Try it » Among the entries below, please repeat exactly and only the lines from the line containing "<tr><td>Adder-cell share of" to the line containing "<tr><td>Sequential area share", both lines included.

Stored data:
———
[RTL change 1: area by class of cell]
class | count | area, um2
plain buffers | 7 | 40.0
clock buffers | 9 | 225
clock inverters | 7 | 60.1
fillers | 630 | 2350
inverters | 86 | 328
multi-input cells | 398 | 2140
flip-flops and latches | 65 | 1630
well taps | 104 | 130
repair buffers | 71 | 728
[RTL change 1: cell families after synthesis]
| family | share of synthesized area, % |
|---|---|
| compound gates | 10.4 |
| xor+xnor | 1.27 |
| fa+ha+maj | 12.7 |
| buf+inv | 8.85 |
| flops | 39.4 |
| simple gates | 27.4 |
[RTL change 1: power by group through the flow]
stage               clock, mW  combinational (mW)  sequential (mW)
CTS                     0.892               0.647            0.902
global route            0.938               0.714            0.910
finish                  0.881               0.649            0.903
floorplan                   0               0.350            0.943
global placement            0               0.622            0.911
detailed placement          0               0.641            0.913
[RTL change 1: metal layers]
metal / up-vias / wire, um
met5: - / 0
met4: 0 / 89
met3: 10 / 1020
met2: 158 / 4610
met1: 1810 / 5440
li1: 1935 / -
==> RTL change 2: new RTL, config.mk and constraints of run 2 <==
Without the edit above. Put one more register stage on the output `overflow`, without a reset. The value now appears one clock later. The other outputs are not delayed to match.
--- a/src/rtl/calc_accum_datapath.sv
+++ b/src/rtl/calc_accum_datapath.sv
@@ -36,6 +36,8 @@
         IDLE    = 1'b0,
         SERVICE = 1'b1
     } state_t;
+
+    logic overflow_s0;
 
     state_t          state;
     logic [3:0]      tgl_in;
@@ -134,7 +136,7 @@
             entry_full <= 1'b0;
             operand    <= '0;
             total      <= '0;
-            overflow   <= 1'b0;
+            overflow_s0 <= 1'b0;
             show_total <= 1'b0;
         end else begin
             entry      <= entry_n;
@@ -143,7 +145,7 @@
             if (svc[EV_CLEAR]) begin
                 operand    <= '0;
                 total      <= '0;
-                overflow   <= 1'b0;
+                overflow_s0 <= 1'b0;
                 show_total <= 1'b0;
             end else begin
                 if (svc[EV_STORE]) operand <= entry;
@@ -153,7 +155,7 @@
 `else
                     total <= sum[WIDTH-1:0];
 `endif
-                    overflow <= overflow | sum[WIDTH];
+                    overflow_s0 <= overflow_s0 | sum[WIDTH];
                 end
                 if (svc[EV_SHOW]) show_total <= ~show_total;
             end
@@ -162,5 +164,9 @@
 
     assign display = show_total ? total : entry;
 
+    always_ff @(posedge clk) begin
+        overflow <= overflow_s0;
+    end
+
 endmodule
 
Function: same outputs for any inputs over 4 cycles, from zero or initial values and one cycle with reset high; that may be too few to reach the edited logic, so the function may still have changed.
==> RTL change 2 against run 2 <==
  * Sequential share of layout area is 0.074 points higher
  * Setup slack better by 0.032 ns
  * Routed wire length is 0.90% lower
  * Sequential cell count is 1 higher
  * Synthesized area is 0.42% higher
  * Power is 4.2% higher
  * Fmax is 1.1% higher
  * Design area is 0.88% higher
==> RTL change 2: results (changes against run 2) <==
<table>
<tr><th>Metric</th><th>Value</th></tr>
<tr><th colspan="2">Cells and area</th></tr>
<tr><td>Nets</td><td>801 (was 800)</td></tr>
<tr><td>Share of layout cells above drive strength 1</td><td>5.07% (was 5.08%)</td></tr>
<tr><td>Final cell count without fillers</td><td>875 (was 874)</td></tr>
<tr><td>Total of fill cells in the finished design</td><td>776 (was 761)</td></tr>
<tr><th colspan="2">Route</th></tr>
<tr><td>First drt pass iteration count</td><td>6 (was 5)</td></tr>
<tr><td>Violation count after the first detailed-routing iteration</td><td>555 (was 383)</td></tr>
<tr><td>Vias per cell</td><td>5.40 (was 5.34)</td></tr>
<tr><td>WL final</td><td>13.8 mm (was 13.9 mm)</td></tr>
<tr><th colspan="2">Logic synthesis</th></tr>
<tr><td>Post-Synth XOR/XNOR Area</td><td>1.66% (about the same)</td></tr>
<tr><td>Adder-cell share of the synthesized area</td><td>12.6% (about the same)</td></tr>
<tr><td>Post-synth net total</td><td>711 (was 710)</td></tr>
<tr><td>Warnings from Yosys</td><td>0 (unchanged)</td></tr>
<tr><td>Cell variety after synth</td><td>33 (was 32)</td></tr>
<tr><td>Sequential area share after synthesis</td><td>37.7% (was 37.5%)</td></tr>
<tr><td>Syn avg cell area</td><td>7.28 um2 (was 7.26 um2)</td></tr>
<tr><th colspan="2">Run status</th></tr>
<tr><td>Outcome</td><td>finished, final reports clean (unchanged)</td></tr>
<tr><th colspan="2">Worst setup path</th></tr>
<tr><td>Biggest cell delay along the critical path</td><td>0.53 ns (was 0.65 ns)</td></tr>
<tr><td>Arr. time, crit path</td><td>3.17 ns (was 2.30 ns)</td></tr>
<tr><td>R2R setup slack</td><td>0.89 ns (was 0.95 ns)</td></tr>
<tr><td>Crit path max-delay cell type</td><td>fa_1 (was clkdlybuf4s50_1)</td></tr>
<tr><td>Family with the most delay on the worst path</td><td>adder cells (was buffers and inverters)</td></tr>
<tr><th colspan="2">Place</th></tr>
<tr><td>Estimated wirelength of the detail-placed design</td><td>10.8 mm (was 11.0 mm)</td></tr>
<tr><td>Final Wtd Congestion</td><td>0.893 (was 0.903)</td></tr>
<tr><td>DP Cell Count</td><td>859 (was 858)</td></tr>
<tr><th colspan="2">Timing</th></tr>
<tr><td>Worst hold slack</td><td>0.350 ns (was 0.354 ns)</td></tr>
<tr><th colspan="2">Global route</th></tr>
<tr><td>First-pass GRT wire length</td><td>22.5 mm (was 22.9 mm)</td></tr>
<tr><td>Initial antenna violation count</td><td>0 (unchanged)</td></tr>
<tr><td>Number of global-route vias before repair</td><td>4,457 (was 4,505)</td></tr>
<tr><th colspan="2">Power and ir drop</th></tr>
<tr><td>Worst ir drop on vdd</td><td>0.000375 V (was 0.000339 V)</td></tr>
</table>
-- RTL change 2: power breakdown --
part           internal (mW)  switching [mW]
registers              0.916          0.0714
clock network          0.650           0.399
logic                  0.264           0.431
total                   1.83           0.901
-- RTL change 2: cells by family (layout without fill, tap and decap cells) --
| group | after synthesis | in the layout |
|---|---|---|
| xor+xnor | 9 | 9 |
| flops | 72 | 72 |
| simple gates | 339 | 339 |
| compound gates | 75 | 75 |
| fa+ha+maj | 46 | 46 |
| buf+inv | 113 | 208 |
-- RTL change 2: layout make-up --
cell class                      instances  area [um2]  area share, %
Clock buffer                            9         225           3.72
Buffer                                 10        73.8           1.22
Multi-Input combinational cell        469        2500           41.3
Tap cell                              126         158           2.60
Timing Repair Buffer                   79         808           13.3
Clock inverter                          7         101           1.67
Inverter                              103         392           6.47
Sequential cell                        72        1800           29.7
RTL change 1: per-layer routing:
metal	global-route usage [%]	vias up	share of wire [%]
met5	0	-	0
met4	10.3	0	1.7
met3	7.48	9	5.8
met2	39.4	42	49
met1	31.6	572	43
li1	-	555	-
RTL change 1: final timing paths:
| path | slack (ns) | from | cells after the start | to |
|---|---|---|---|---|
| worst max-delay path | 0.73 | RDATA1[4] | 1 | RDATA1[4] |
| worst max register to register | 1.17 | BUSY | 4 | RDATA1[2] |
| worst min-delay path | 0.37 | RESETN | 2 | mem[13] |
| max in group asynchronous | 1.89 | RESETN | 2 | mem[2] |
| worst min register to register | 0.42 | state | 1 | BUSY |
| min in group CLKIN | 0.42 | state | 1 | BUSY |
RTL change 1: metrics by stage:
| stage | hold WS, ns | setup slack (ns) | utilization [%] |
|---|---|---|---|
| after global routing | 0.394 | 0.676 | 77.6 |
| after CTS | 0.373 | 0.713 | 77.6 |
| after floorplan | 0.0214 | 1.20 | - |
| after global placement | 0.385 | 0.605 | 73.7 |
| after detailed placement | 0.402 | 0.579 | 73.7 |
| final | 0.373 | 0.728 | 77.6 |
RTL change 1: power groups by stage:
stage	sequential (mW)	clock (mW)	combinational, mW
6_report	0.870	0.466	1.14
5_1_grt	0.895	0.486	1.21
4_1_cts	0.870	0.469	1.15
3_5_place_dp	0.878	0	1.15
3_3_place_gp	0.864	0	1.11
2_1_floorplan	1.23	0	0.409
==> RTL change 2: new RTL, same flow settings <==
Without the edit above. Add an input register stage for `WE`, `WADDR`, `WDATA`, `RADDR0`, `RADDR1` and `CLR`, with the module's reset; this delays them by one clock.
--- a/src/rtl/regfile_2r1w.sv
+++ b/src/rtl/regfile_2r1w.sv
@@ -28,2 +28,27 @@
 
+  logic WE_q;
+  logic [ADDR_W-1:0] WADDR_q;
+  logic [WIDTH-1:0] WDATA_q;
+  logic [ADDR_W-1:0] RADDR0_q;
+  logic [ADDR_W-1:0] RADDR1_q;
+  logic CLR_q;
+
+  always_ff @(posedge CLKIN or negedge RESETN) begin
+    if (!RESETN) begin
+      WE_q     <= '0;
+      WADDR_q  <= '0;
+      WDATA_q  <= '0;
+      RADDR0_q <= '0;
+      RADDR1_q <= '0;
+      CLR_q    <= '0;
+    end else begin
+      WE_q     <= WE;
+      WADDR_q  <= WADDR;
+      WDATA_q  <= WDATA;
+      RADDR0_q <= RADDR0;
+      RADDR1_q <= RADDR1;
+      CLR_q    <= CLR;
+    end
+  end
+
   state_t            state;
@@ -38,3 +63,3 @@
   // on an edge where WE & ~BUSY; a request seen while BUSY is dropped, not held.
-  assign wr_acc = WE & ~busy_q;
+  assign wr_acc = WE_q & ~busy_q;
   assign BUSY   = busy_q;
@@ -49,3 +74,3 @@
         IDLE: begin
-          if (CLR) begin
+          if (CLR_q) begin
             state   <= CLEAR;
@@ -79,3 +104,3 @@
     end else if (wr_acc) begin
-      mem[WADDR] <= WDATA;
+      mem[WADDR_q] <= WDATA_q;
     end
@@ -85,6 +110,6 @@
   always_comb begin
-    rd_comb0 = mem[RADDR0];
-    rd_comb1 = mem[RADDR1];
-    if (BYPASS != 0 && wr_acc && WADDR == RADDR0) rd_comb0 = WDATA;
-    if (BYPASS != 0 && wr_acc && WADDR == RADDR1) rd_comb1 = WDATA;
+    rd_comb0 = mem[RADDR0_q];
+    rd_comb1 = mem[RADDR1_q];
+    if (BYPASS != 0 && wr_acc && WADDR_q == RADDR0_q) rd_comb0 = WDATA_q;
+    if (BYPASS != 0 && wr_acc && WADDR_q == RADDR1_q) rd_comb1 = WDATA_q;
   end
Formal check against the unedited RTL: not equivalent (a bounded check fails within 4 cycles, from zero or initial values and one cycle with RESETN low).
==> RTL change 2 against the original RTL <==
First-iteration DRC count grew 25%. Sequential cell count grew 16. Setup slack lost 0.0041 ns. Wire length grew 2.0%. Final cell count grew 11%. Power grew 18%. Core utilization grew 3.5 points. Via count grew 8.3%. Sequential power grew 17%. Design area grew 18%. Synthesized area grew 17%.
`src/rtl/sysblock_acc.sv`:
```
// Systolic MAC cell: forwards operands east/south, accumulates ACC_LEN fp32 products and
// hands each finished result to a drain chain that gives priority to the neighbour above.
module sysblock_acc #(
    parameter int unsigned ACC_LEN = 4,
    parameter int unsigned PIPE    = 1
) (
    input  logic        clk,
    input  logic        rst,
    input  logic [31:0] up,
    input  logic [31:0] left,
    input  logic        up_valid,
    input  logic        left_valid,
    input  logic        clear,
    input  logic [31:0] res_in,
    input  logic        res_in_valid,
    output logic [31:0] down,
    output logic [31:0] right,
    output logic        down_valid,
    output logic        right_valid,
    output logic [31:0] res_out,
    output logic        res_out_valid,
    output logic        ovf
);

    localparam int unsigned CW = $clog2(ACC_LEN + 1);

    // Denormals flush to zero; rounding is nearest-even.
    function automatic logic [31:0] fp_mul(input logic [31:0] a, input logic [31:0] b);
        logic [47:0]       p;
        logic [22:0]       m;
        logic              g, s, sign;
        logic signed [9:0] e;
        logic [24:0]       rnd;
        sign = a[31] ^ b[31];
        if (a[30:23] == 8'd0 || b[30:23] == 8'd0) return {sign, 31'd0};
        p = {24'd0, 1'b1, a[22:0]} * {24'd0, 1'b1, b[22:0]};
        e = $signed({2'b00, a[30:23]}) + $signed({2'b00, b[30:23]}) - 10'sd127;
        if (p[47]) begin
            m = p[46:24];
            g = p[23];
            s = |p[22:0];
            e = e + 10'sd1;
        end else begin
            m = p[45:23];
            g = p[22];
            s = |p[21:0];
        end
        rnd = {2'b01, m} + {24'd0, g & (s | m[0])};
        if (rnd[24]) begin
            rnd = rnd >> 1;
            e   = e + 10'sd1;
        end
        if (e >= 10'sd255) return {sign, 8'hff, 23'd0};
        if (e <= 10'sd0) return {sign, 31'd0};
        return {sign, e[7:0], rnd[22:0]};
    endfunction

    function automatic logic [31:0] fp_add(input logic [31:0] a, input logic [31:0] b);
        logic [31:0]       x, y;
        logic [26:0]       mx, my, mask;
        logic [27:0]       sum;
        logic [7:0]        d;
        logic signed [9:0] e;
        logic [24:0]       rnd;
        logic              rb;
        if (a[30:23] == 8'd0) return (b[30:23] == 8'd0) ? 32'd0 : b;
        if (b[30:23] == 8'd0) return a;
        if (a[30:0] >= b[30:0]) begin
            x = a;
            y = b;
        end else begin
            x = b;
            y = a;
        end
        // Three guard bits below the mantissa; bit 0 doubles as sticky.
        mx = {1'b1, x[22:0], 3'b000};
        my = {1'b1, y[22:0], 3'b000};
        d  = x[30:23] - y[30:23];
        if (d > 8'd26) begin
            my = 27'd1;
        end else begin
            mask = (27'd1 << d) - 27'd1;
            my   = (my >> d) | {26'd0, |(my & mask)};
        end
        e = $signed({2'b00, x[30:23]});
        if (x[31] == y[31]) begin
            sum = {1'b0, mx} + {1'b0, my};
            if (sum[27]) begin
                sum = {1'b0, sum[27:2], sum[1] | sum[0]};
                e   = e + 10'sd1;
            end
        end else begin
            sum = {1'b0, mx} - {1'b0, my};
            if (sum == 28'd0) return 32'd0;
            for (int i = 0; i < 26; i++) begin
                if (!sum[26]) begin
                    sum = sum << 1;
                    e   = e - 10'sd1;
                end
            end
        end
        rb  = sum[2] & (sum[1] | sum[0] | sum[3]);
        rnd = {1'b0, sum[26:3]} + {24'd0, rb};
        if (rnd[24]) begin
            rnd = rnd >> 1;
            e   = e + 10'sd1;
        end
        if (e >= 10'sd255) return {x[31], 8'hff, 23'd0};
        if (e <= 10'sd0) return {x[31], 31'd0};
        return {x[31], e[7:0], rnd[22:0]};
    endfunction

    logic          fire, acc_en, last, send;
    logic [31:0]   prod_now, acc_prod, sum;
    logic [31:0]   prod_q, acc_q, pend_data_q;
    logic          prod_valid_q, pend_valid_q;
    logic [CW-1:0] count_q;

    assign fire     = up_valid & left_valid & ~clear;
    assign prod_now = fp_mul(up, left);

    // clear also kills a registered product that has not been accumulated yet.
    always_comb begin
        if (PIPE != 0) begin
            acc_en   = prod_valid_q & ~clear;
            acc_prod = prod_q;
        end else begin
            acc_en   = fire;
            acc_prod = prod_now;
        end
    end

    assign sum  = fp_add(acc_q, acc_prod);
    assign last = acc_en & (count_q == CW'(ACC_LEN - 1));
    assign send = pend_valid_q & ~res_in_valid;

    always_ff @(posedge clk or negedge rst) begin
        if (!rst) begin
            down        <= 32'd0;
            right       <= 32'd0;
            down_valid  <= 1'b0;
            right_valid <= 1'b0;
        end else begin
            down        <= up;
            right       <= left;
            down_valid  <= up_valid;
            right_valid <= left_valid;
        end
    end

    always_ff @(posedge clk or negedge rst) begin
        if (!rst) begin
            prod_q       <= 32'd0;
            prod_valid_q <= 1'b0;
        end else begin
            prod_valid_q <= fire;
            if (fire) prod_q <= prod_now;
        end
    end

    always_ff @(posedge clk or negedge rst) begin
        if (!rst) begin
            acc_q   <= 32'd0;
            count_q <= '0;
        end else if (clear || last) begin
            acc_q   <= 32'd0;
            count_q <= '0;
        end else if (acc_en) begin
            acc_q   <= sum;
            count_q <= count_q + CW'(1);
        end
    end

    // A new load always wins the pending slot; an unsent older value is lost.
    always_ff @(posedge clk or negedge rst) begin
        if (!rst) begin
            pend_data_q  <= 32'd0;
            pend_valid_q <= 1'b0;
            ovf          <= 1'b0;
        end else if (clear) begin
            pend_valid_q <= 1'b0;
            ovf          <= 1'b0;
        end else if (last) begin
            pend_data_q  <= sum;
            pend_valid_q <= 1'b1;
            if (pend_valid_q && !send) ovf <= 1'b1;
        end else if (send) begin
            pend_valid_q <= 1'b0;
        end
    end

    always_ff @(posedge clk or negedge rst) begin
        if (!rst) begin
            res_out       <= 32'd0;
            res_out_valid <= 1'b0;
        end else if (res_in_valid) begin
            res_out       <= res_in;
            res_out_valid <= 1'b1;
        end else if (pend_valid_q) begin
            res_out       <= pend_data_q;
            res_out_valid <= 1'b1;
        end else begin
            res_out_valid <= 1'b0;
        end
    end

endmodule

```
———
Your response »
<tr><td>Adder-cell share of the synthesized area</td><td>12.6% (about the same)</td></tr>
<tr><td>Post-synth net total</td><td>711 (was 710)</td></tr>
<tr><td>Warnings from Yosys</td><td>0 (unchanged)</td></tr>
<tr><td>Cell variety after synth</td><td>33 (was 32)</td></tr>
<tr><td>Sequential area share after synthesis</td><td>37.7% (was 37.5%)</td></tr>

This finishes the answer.